RECORDS PROVIDED:
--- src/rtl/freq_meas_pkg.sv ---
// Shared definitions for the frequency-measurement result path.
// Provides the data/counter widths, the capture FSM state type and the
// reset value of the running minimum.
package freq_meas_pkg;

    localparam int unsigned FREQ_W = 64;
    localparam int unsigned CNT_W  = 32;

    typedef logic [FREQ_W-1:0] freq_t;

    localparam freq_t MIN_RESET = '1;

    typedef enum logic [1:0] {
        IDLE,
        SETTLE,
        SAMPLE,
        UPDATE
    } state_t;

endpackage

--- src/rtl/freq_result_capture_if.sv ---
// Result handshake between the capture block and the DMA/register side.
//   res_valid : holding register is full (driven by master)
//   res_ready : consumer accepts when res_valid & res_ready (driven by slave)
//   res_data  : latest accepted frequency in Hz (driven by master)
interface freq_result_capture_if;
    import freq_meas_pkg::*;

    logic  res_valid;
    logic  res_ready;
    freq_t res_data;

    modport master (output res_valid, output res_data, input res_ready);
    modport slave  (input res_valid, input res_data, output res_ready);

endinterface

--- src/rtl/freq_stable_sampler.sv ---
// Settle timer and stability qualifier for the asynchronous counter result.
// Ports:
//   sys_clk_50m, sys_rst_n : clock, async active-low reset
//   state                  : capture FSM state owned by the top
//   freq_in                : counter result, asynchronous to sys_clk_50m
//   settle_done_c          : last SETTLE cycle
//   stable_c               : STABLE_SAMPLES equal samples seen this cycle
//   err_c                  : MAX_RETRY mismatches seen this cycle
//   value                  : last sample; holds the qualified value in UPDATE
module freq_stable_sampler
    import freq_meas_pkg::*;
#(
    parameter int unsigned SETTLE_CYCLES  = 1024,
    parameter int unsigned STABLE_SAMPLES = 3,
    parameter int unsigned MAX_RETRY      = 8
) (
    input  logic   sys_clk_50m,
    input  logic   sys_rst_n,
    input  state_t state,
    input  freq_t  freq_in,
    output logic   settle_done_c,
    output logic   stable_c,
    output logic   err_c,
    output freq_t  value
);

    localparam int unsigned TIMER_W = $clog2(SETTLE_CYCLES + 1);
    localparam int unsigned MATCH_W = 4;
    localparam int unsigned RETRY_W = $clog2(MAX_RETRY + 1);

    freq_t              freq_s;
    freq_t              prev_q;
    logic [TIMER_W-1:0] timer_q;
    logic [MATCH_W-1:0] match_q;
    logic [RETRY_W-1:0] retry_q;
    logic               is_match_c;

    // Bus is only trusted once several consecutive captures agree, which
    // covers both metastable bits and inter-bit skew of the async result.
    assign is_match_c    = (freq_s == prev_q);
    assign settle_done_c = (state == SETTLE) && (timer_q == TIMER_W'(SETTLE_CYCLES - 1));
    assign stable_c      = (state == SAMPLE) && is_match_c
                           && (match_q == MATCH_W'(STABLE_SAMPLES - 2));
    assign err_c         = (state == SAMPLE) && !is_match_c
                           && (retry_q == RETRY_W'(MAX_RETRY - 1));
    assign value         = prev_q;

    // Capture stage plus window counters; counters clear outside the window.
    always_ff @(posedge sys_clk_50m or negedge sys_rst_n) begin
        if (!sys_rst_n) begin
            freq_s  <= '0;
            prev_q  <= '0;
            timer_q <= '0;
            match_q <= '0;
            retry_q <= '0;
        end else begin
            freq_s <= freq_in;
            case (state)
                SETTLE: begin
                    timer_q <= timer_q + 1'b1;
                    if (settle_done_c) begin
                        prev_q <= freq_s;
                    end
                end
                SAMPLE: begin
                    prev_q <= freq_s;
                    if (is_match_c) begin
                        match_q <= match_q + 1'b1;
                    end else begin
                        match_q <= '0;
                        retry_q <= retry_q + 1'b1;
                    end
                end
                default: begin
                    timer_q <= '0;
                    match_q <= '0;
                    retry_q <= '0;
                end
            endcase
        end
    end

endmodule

REQUIREMENT: Above this instruction are the records; retype exactly the lines from the one containing "module freq_stable_sampler" up to and including the one containing "retry_q <= retry_q".

PROBLEM SOLUTION:
module freq_stable_sampler
    import freq_meas_pkg::*;
#(
    parameter int unsigned SETTLE_CYCLES  = 1024,
    parameter int unsigned STABLE_SAMPLES = 3,
    parameter int unsigned MAX_RETRY      = 8
) (
    input  logic   sys_clk_50m,
    input  logic   sys_rst_n,
    input  state_t state,
    input  freq_t  freq_in,
    output logic   settle_done_c,
    output logic   stable_c,
    output logic   err_c,
    output freq_t  value
);

    localparam int unsigned TIMER_W = $clog2(SETTLE_CYCLES + 1);
    localparam int unsigned MATCH_W = 4;
    localparam int unsigned RETRY_W = $clog2(MAX_RETRY + 1);

    freq_t              freq_s;
    freq_t              prev_q;
    logic [TIMER_W-1:0] timer_q;
    logic [MATCH_W-1:0] match_q;
    logic [RETRY_W-1:0] retry_q;
    logic               is_match_c;

    // Bus is only trusted once several consecutive captures agree, which
    // covers both metastable bits and inter-bit skew of the async result.
    assign is_match_c    = (freq_s == prev_q);
    assign settle_done_c = (state == SETTLE) && (timer_q == TIMER_W'(SETTLE_CYCLES - 1));
    assign stable_c      = (state == SAMPLE) && is_match_c
                           && (match_q == MATCH_W'(STABLE_SAMPLES - 2));
    assign err_c         = (state == SAMPLE) && !is_match_c
                           && (retry_q == RETRY_W'(MAX_RETRY - 1));
    assign value         = prev_q;

    // Capture stage plus window counters; counters clear outside the window.
    always_ff @(posedge sys_clk_50m or negedge sys_rst_n) begin
        if (!sys_rst_n) begin
            freq_s  <= '0;
            prev_q  <= '0;
            timer_q <= '0;
            match_q <= '0;
            retry_q <= '0;
        end else begin
            freq_s <= freq_in;
            case (state)
                SETTLE: begin
                    timer_q <= timer_q + 1'b1;
                    if (settle_done_c) begin
                        prev_q <= freq_s;
                    end
                end
                SAMPLE: begin
                    prev_q <= freq_s;
                    if (is_match_c) begin
                        match_q <= match_q + 1'b1;
                    end else begin
                        match_q <= '0;
                        retry_q <= retry_q + 1'b1;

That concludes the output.